Ketiga terduga pelaku bersama barang bukti kemudian dibawa ke Mako Polres Manggarai Barat pada Selasa malam sekitar pukul 21.30 Wita untuk menjalani pemeriksaan intensif oleh penyidik Satreskrim.
Terancam Pasal Konservasi Satwa
Kasat Reskrim Polres Manggarai Barat AKP Lufthi Darmawan Aditya mengatakan, penyidik sedang berkoordinasi dengan Balai Konservasi Sumber Daya Alam (BKSDA) NTT untuk memastikan status perlindungan burung hantu yang menjadi objek perkara.
Langkah tersebut penting karena ancaman pidana dalam Undang-Undang Nomor 32 Tahun 2024 bergantung antara lain pada status satwa serta perbuatan yang dilakukan terhadap satwa tersebut.
UU Nomor 32 Tahun 2024 melarang setiap orang memburu, menangkap, melukai, membunuh, menyimpan, memiliki, memelihara, mengangkut, dan/atau memperdagangkan satwa yang dilindungi dalam keadaan hidup.

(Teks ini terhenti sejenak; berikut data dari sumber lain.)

## run A
// ahb_to_apb_bridge
module ahb_to_apb_bridge
#(
        parameter AHB_AW = 32,
        parameter APB_AW = 32,
        parameter AHB_DW = 32,
        parameter APB_DW = 8,
        parameter FIFO_SIZE = 8
)
(
        HCLK,        
        HRESETn,     
        HADDR,       
        HSIZE,       
        HWDATA,      
        HWRITE,      
        HRDATA,      
        HREADY,      
        HRESP,       
        HSELAPB,     
        PADDR,       
        PSEL,        
        PENABLE,     
        PWRITE,      
        PWDATA,      
        PRDATA,      
        PREADY,      
        PSLVERR      
);
Size in the first run: roughly 1,400 cells after synthesis, ~670 flip-flops, ~160 I/O pins, ~27,000 um2 of cells after synthesis.
make LEC_CHECK=0 CAP_MARGIN=0 CORE_MARGIN=2 CORE_UTILIZATION=72 CTS_CLUSTER_DIAMETER=93 HOLD_SLACK_MARGIN=-0.09 SETUP_SLACK_MARGIN=-0.27 SLEW_MARGIN=20 finish   # period 2.9 ns
run.sh (not shown) runs the stock make flow with config.mk's settings and CLKGATE_MAP_FILE=.
Run A ran in full, but the layout does not pass; the checks complain about setup timing.
Inputs modified between run A and run B:
- CORE_UTILIZATION changed from 72 to 66
- HOLD_SLACK_MARGIN removed (was -0.09)
- SETUP_SLACK_MARGIN removed (was -0.27)
- CAP_MARGIN changed from 0 to 20
- CTS_CLUSTER_DIAMETER removed (was 93)
Findings:
For the final cell area excluding filler cells, run B came in 920 um2 higher than run A did.
Reported for run B and run A, tally of nets with antenna violations remaining after routing turned out identical to the last digit.
Run B finished all stages; however, its layout fails the closing checks, the failures being setup timing.
Compared with run A, run B improves worst setup slack.
Changes observed in run B relative to run A: critical path data arrival time lost 0.02 ns; wire length fell 4.8%.
[run B] final period utilization fell 0.63 points relative to run A
Compared with run A, run B shows a higher number of fill cells.
Run A → run B: via count of the first global-routing pass dropped 441, total power moved up.
==> inputs of v27 <==
==> flow/design.v <==
`timescale 1ns / 1ps
module signed_mult(a , b , out);
    output [31:0] out;
    input signed [31:0] a;
    input signed [31:0] b;
    wire signed [63:0] mult_out;
    assign mult_out = a*b;
    assign out  = {mult_out[63] , mult_out[55:25]};
endmodule
`timescale 1ns / 1ps
module Lorenz(clk , rst , en , seed_x , seed_y , seed_z , x , y , z);
    wire signed [31:0] sigma = {7'b0001010 , 25'b0};  
    wire signed [31:0] beta = {7'b0000010 , 25'b1010101010101010101010101};  
    wire signed [31:0] rho = {7'b0011100 , 25'b0};  
    wire signed [31:0] scale = {7'b0000001 , 20'b10000000001010101010};
    wire signed [31:0] dt = {7'b0 , 20'b00000001000000000000};
    parameter signed [31:0] xo = {7'b1000001 , 25'b0};  
    parameter signed [31:0] yo = {7'b0 , 25'b0001100110011001100110011};  
    parameter signed [31:0] zo = {7'b0011001 , 25'b0};  
    input wire clk;
    input wire rst;
    input wire en;
    input wire signed [31:0] seed_x;
    input wire signed [31:0] seed_y;
    input wire signed [31:0] seed_z;
    output reg signed [31:0] x;
    output reg signed [31:0] y;
    output reg signed [31:0] z;
    reg signed [26:0] dx;
    reg signed [26:0] dy;
    reg signed [26:0] dz;
    wire signed [31:0] m1 , m2 , m3 , m4 , m5 , m6 , m7 , m8 , m9;
    signed_mult sm1 (.a(m1) , .b(sigma) , .out(m2));
    signed_mult sm2 (.a(m3) , .b(m4) , .out(m5));
    signed_mult sm3 (.a(m3) , .b(y) , .out(m6));
    signed_mult sm4 (.a(m7) , .b(beta) , .out(m8));
    assign m1 = (y - x) >>> 8;
    assign m3 = x >>> 8;
    assign m4 = rho - z;
    assign m7 = z >>> 8;
    assign m9 = (y >>> 8);
    always@(posedge clk)
    begin
        if (rst)
        begin
            x <= seed_x;
            y <= seed_y;
            z <= seed_z;
        end
        else if (en)
        begin
            x <= x + m2;
            y <= y + m5 - m9;
            z <= z + m6 - m8;
        end
    end
endmodule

Untuk perbuatan terhadap satwa dilindungi sebagaimana diatur dalam Pasal 21 ayat (2) huruf a, Pasal 40A ayat (1) huruf d mengatur ancaman pidana penjara paling singkat tiga tahun dan paling lama 15 tahun, serta denda paling sedikit kategori IV dan paling banyak kategori VII.